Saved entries
--------------------

**src/rtl/mtsl_params.svh**
```systemverilog
// Constants of the motor terminal status LED block: offsets, fields, times.
// Assumes a 32-bit classic Wishbone slave at 250 MHz.
`ifndef MTSL_PARAMS_SVH
`define MTSL_PARAMS_SVH

// Register byte offsets
`define MTSL_ADR_CTRL     8'h00
`define MTSL_ADR_LEDS     8'h04
`define MTSL_ADR_IRQ_STAT 8'h08
`define MTSL_ADR_IRQ_MASK 8'h0C

// Control register fields
`define MTSL_CTRL_STATE_LSB 0
`define MTSL_CTRL_EN_A      3
`define MTSL_CTRL_EN_B      4
`define MTSL_CTRL_READY     5
`define MTSL_CTRL_LATCH_A   6
`define MTSL_CTRL_LATCH_B   7
`define MTSL_CTRL_RST       5'h00

// Slave state codes as written by software
`define MTSL_CODE_INIT   3'h0
`define MTSL_CODE_PREOP  3'h1
`define MTSL_CODE_SAFEOP 3'h2
`define MTSL_CODE_OP     3'h3
`define MTSL_CODE_BOOT   3'h4

// Interrupt status bits
`define MTSL_IRQ_WARN    0
`define MTSL_IRQ_ERR_A   1
`define MTSL_IRQ_ERR_B   2
`define MTSL_IRQ_LATCH_A 3
`define MTSL_IRQ_LATCH_B 4
`define MTSL_IRQ_RST     5'h00

// Blink timing: base tick and frame of ticks
`define MTSL_CLK_MHZ     64'h0FA
`define MTSL_TICK_NS     64'h2FAF080
`define MTSL_FRAME_LAST  5'h17
`define MTSL_SFLASH_LEN  5'h04

`endif

```
**src/rtl/mtsl_pkg.sv**
```systemverilog
// Types of the motor terminal status LED block.
// Assumes nothing beyond the params header for its users.
package mtsl_pkg;

    // Fieldbus slave state, one-hot
    typedef enum logic [4:0] {
        MTSL_INIT   = 5'h01,
        MTSL_PREOP  = 5'h02,
        MTSL_SAFEOP = 5'h04,
        MTSL_OP     = 5'h08,
        MTSL_BOOT   = 5'h10
    } mtsl_esm_t;

endpackage : mtsl_pkg

```
**src/rtl/mtsl_top.sv**
```systemverilog
// Front-panel status LED logic for a two-channel DC motor terminal.
// Assumes one 250 MHz clock, sync reset, classic Wishbone software access,
// and asynchronous pin inputs for encoders, digital inputs and faults.
//
// Operation
// - Run LED dark while the slave state is INIT.
// - Run LED flashes regularly while in PREOP.
// - Run LED gives a single flash while in SAFEOP.
// - In SAFEOP all outputs, both motor stages, stay in safe state.
// - Run LED steadily lit while in OP.
// - Run LED flickers fast while in BOOTSTRAP.
// - Enable A LED lit when motor A enabled and terminal ready.
// - Enable B LED lit when motor B enabled and terminal ready.
// - Warning LED lit on a warning condition, dark otherwise.
// - Error A LED lit on an output stage A fault.
// - Error B LED lit on an output stage B fault.
// - Four encoder echo LEDs follow their own encoder track inputs.
// - Two digital input LEDs follow their own digital inputs.
// - Digital input 1 and 2 may trigger position latch A and B.
//
// Register access over Wishbone and the register offsets were decided locally.
`include "mtsl_params.svh"
`timescale 1ns/1ps
`default_nettype none

module mtsl_top #(
    parameter int unsigned TICK_CYC =
        32'((`MTSL_TICK_NS * `MTSL_CLK_MHZ) / 64'h3E8)
) (
    // Clock and reset
    input  wire logic        clock,
    input  wire logic        rst,
    // Wishbone slave
    input  wire logic        wb_cyc_i,
    input  wire logic        wb_stb_i,
    input  wire logic        wb_we_i,
    input  wire logic [7:0]  wb_adr_i,
    input  wire logic [3:0]  wb_sel_i,
    input  wire logic [31:0] wb_dat_i,
    output logic      [31:0] wb_dat_o,
    output logic             wb_ack_o,
    // Pin inputs, asynchronous
    input  wire logic [3:0]  enc_i,
    input  wire logic [1:0]  din_i,
    input  wire logic        warn_i,
    input  wire logic        fault_a_i,
    input  wire logic        fault_b_i,
    // LEDs
    output logic             led_run,
    output logic             led_en_a,
    output logic             led_en_b,
    output logic             led_warn,
    output logic             led_err_a,
    output logic             led_err_b,
    output logic      [3:0]  led_enc,
    output logic      [1:0]  led_din,
    // Motor stage enables and latch triggers
    output logic             motor_a_en,
    output logic             motor_b_en,
    output logic             latch_a,
    output logic             latch_b,
    // Interrupt
    output logic             irq
);

    // Map a software state code to the one-hot state; illegal keeps old
    function automatic mtsl_pkg::mtsl_esm_t code_to_esm(
        input logic [2:0]           code,
        input mtsl_pkg::mtsl_esm_t  old
    );
        mtsl_pkg::mtsl_esm_t r;
        r = old;
        if (code == `MTSL_CODE_INIT) begin
            r = mtsl_pkg::MTSL_INIT;
        end else if (code == `MTSL_CODE_PREOP) begin
            r = mtsl_pkg::MTSL_PREOP;
        end else if (code == `MTSL_CODE_SAFEOP) begin
            r = mtsl_pkg::MTSL_SAFEOP;
        end else if (code == `MTSL_CODE_OP) begin
            r = mtsl_pkg::MTSL_OP;
        end else if (code == `MTSL_CODE_BOOT) begin
            r = mtsl_pkg::MTSL_BOOT;
        end
        return r;
    endfunction : code_to_esm

    // Map the one-hot state back to its software code
    function automatic logic [2:0] esm_to_code(
        input mtsl_pkg::mtsl_esm_t s
    );
        logic [2:0] c;
        c = `MTSL_CODE_INIT;
        unique case (s)
            mtsl_pkg::MTSL_INIT:   c = `MTSL_CODE_INIT;
            mtsl_pkg::MTSL_PREOP:  c = `MTSL_CODE_PREOP;
            mtsl_pkg::MTSL_SAFEOP: c = `MTSL_CODE_SAFEOP;
            mtsl_pkg::MTSL_OP:     c = `MTSL_CODE_OP;
            mtsl_pkg::MTSL_BOOT:   c = `MTSL_CODE_BOOT;
        endcase
        return c;
    endfunction : esm_to_code

    localparam int PIN_W = 9;

    mtsl_pkg::mtsl_esm_t state_q;
    logic [4:0]       ctrl_q;
    logic [4:0]       stat_q;
    logic [4:0]       mask_q;
    logic             ack_q;
    logic [31:0]      dat_q;
    logic [23:0]      tick_cnt_q;
    logic [4:0]       phase_q;
    logic [PIN_W-1:0] sync1_q;
    logic [PIN_W-1:0] sync2_q;
    logic [PIN_W-1:0] prev_q;
    logic             run_q;
    logic             en_a_q;
    logic             en_b_q;
    logic             warn_q;
    logic             err_a_q;
    logic             err_b_q;
    logic [3:0]       enc_q;
    logic [1:0]       din_q;
    logic             mot_a_q;
    logic             mot_b_q;
    logic             lat_a_q;
    logic             lat_b_q;
    logic             irq_q;

    // Bus decode; writes land on the edge that sees ack high
    wire        req      = wb_cyc_i & wb_stb_i;
    wire        wr_go    = req & wb_we_i & ack_q & wb_sel_i[0];
    wire        hit_ctrl = wb_adr_i == `MTSL_ADR_CTRL;
    wire        hit_leds = wb_adr_i == `MTSL_ADR_LEDS;
    wire        hit_stat = wb_adr_i == `MTSL_ADR_IRQ_STAT;
    wire        hit_mask = wb_adr_i == `MTSL_ADR_IRQ_MASK;
    wire        wr_ctrl  = wr_go & hit_ctrl;
    wire        wr_stat  = wr_go & hit_stat;
    wire        wr_mask  = wr_go & hit_mask;

    // Pattern ticks and synchronised pins
    wire        tick     = tick_cnt_q == 24'(TICK_CYC - 1);
    wire [3:0]  enc_s    = sync2_q[3:0];
    wire [1:0]  din_s    = sync2_q[5:4];
    wire        warn_s   = sync2_q[6];
    wire        flt_a_s  = sync2_q[7];
    wire        flt_b_s  = sync2_q[8];
    wire [PIN_W-1:0] rise = sync2_q & ~prev_q;

    // Control fields
    // Control flops hold data bits 7:3, so field N sits at ctrl_q[N-3]
    wire        ready    = ctrl_q[`MTSL_CTRL_READY - 3];
    wire        en_a     = ctrl_q[0];
    wire        en_b     = ctrl_q[1];
    wire        lmode_a  = ctrl_q[3];
    wire        lmode_b  = ctrl_q[4];
    wire        is_op    = state_q == mtsl_pkg::MTSL_OP;

    // Latch triggers fire on a rising digital input edge
    wire        trig_a   = rise[4] & lmode_a;
    wire        trig_b   = rise[5] & lmode_b;

    // Sticky events; a new event beats a clear in the same cycle
    wire [4:0]  events   = {trig_b, trig_a, rise[8], rise[7], rise[6]};
    wire [4:0]  stat_clr = wr_stat ? wb_dat_i[4:0] : 5'h00;
    wire [4:0]  stat_d   = (stat_q & ~stat_clr) | events;

    wire [31:0] led_img  = {19'h00000, irq_q, din_q, enc_q, err_b_q,
                            err_a_q, warn_q, en_b_q, en_a_q, run_q};
    wire [31:0] rd_data  =
        hit_ctrl ? {24'h000000, ctrl_q, esm_to_code(state_q)} :
        hit_leds ? led_img :
        hit_stat ? {27'h0000000, stat_q} :
        hit_mask ? {27'h0000000, mask_q} : 32'h00000000;

    // Run LED pattern per state
    logic run_d;
    always_comb begin
        run_d = 1'b0;
        unique case (state_q)
            mtsl_pkg::MTSL_INIT:   run_d = 1'b0;
            mtsl_pkg::MTSL_PREOP:  run_d = phase_q[2];
            mtsl_pkg::MTSL_SAFEOP: run_d =
                phase_q < `MTSL_SFLASH_LEN;
            mtsl_pkg::MTSL_OP:     run_d = 1'b1;
            mtsl_pkg::MTSL_BOOT:   run_d = phase_q[0];
        endcase
    end

    // Bus answers one cycle after the request, then drops
    always_ff @(posedge clock) begin
        if (rst) begin
            ack_q <= 1'b0;
            dat_q <= 32'h00000000;
        end else begin
            ack_q <= req & ~ack_q;
            dat_q <= rd_data;
        end
    end

    // Software registers; reset leaves the state at INIT
    always_ff @(posedge clock) begin
        if (rst) begin
            state_q <= mtsl_pkg::MTSL_INIT;
            ctrl_q  <= `MTSL_CTRL_RST;
            mask_q  <= `MTSL_IRQ_RST;
            stat_q  <= `MTSL_IRQ_RST;
        end else begin
            if (wr_ctrl) begin
                state_q <= code_to_esm(wb_dat_i[2:0], state_q);
                ctrl_q  <= wb_dat_i[7:3];
            end
            if (wr_mask) begin
                mask_q <= wb_dat_i[4:0];
            end
            stat_q <= stat_d;
        end
    end

    // Blink base: one tick per 50 ms, a 24-tick frame of 1.2 s
    always_ff @(posedge clock) begin
        if (rst) begin
            tick_cnt_q <= 24'h000000;
            phase_q    <= 5'h00;
        end else begin
            tick_cnt_q <= tick ? 24'h000000 : tick_cnt_q + 24'h000001;
            if (tick) begin
                phase_q <= (phase_q == `MTSL_FRAME_LAST) ?
                           5'h00 : phase_q + 5'h01;
            end
        end
    end

    // Two-stage synchroniser; edge history reads the second stage only
    always_ff @(posedge clock) begin
        if (rst) begin
            sync1_q <= '0;
            sync2_q <= '0;
            prev_q  <= '0;
        end else begin
            sync1_q <= {fault_b_i, fault_a_i, warn_i, din_i, enc_i};
            sync2_q <= sync1_q;
            prev_q  <= sync2_q;
        end
    end

    // LED and output flops
    always_ff @(posedge clock) begin
        if (rst) begin
            {run_q, en_a_q, en_b_q, warn_q, err_a_q, err_b_q} <= 6'h00;
            enc_q <= 4'h0;
            din_q <= 2'h0;
            {mot_a_q, mot_b_q, lat_a_q, lat_b_q, irq_q} <= 5'h00;
        end else begin
            run_q   <= run_d;
            en_a_q  <= en_a & ready;
            en_b_q  <= en_b & ready;
            warn_q  <= warn_s;
            err_a_q <= flt_a_s;
            err_b_q <= flt_b_s;
            enc_q   <= enc_s;
            din_q   <= din_s;
            // Stages only drive in OP, so SAFEOP is safe
            mot_a_q <= en_a & ready & is_op;
            mot_b_q <= en_b & ready & is_op;
            lat_a_q <= trig_a;
            lat_b_q <= trig_b;
            irq_q   <= |(stat_q & mask_q);
        end
    end

    assign wb_ack_o   = ack_q;
    assign wb_dat_o   = dat_q;
    assign led_run    = run_q;
    assign led_en_a   = en_a_q;
    assign led_en_b   = en_b_q;
    assign led_warn   = warn_q;
    assign led_err_a  = err_a_q;
    assign led_err_b  = err_b_q;
    assign led_enc    = enc_q;
    assign led_din    = din_q;
    assign motor_a_en = mot_a_q;
    assign motor_b_en = mot_b_q;
    assign latch_a    = lat_a_q;
    assign latch_b    = lat_b_q;
    assign irq        = irq_q;
endmodule : mtsl_top

`default_nettype wire

```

--------------------

• Exercise prompt
Going line by line through the entries above, count each line that has the word "Blink", then state the count alone.

• Completed task
2